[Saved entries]
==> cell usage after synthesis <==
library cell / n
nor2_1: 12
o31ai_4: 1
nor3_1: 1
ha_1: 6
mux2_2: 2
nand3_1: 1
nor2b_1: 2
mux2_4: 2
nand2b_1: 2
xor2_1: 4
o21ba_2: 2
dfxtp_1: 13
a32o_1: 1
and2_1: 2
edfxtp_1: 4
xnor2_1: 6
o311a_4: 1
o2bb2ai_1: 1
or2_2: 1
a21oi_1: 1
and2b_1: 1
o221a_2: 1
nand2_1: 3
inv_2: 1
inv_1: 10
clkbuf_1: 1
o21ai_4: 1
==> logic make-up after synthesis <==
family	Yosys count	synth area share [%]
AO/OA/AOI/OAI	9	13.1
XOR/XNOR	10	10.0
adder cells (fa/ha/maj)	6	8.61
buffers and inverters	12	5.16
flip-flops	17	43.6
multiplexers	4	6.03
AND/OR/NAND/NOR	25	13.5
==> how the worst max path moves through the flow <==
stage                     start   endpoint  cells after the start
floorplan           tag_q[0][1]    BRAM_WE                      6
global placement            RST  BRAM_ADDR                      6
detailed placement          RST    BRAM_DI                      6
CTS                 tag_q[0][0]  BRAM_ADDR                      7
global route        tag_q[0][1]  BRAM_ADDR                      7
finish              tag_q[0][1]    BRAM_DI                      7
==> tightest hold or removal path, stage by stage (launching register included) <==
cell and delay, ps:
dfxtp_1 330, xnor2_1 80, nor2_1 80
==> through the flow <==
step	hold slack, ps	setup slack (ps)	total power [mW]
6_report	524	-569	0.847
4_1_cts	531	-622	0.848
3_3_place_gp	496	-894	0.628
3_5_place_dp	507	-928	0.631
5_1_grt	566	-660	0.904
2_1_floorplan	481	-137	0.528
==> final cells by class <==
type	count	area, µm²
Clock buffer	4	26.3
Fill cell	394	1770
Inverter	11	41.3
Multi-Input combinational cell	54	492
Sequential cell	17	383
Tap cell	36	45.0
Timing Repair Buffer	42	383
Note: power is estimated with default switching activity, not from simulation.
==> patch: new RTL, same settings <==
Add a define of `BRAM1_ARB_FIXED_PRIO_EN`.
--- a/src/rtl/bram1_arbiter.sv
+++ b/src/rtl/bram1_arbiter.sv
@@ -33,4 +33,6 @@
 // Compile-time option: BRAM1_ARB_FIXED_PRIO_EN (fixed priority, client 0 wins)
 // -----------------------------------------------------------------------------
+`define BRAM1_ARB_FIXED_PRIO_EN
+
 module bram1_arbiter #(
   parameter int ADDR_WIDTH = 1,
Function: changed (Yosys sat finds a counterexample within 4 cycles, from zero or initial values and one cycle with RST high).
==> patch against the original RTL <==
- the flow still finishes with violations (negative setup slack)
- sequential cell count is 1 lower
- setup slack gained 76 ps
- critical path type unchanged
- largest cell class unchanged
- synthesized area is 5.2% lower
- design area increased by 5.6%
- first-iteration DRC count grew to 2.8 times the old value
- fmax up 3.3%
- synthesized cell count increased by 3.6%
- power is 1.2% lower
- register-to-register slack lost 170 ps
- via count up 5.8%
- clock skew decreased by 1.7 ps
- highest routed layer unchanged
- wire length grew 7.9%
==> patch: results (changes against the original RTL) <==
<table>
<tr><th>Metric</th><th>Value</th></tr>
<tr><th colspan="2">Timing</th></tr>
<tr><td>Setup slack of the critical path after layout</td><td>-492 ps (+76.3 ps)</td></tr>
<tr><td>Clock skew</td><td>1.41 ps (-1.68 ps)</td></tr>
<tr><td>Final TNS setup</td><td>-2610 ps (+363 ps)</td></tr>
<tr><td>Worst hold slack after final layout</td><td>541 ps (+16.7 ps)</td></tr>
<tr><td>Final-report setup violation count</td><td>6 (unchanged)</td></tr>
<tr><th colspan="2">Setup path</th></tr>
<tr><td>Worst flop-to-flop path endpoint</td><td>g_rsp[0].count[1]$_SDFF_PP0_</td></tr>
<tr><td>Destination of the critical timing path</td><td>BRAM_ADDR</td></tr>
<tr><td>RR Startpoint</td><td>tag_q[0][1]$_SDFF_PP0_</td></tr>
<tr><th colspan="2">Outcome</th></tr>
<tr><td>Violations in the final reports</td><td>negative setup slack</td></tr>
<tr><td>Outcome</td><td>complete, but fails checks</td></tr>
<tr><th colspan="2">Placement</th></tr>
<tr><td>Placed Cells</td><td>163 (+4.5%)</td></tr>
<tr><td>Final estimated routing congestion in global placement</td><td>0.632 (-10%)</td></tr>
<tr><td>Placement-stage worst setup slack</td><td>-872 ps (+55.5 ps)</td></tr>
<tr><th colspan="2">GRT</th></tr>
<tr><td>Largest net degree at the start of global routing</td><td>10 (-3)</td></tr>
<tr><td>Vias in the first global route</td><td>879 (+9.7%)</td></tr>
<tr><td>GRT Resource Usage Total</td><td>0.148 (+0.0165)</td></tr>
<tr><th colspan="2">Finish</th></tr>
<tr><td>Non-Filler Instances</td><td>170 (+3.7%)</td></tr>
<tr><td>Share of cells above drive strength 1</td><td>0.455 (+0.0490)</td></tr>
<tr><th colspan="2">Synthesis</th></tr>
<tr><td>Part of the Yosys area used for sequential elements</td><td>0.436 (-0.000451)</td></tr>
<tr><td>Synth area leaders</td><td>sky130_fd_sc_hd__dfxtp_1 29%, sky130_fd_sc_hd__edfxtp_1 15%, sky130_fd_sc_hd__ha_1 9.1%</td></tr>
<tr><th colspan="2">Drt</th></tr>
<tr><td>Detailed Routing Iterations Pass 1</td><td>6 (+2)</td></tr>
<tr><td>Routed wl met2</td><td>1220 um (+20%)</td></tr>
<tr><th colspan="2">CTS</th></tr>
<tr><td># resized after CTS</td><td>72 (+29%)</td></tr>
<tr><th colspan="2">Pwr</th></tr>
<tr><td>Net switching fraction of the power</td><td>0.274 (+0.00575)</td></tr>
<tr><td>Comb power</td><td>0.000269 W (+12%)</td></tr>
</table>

◆ TASK OBJECTIVE: Each line above with the word "flow" needs to be copied.

◆ TASK RESULT:
==> how the worst max path moves through the flow <==
==> through the flow <==
- the flow still finishes with violations (negative setup slack)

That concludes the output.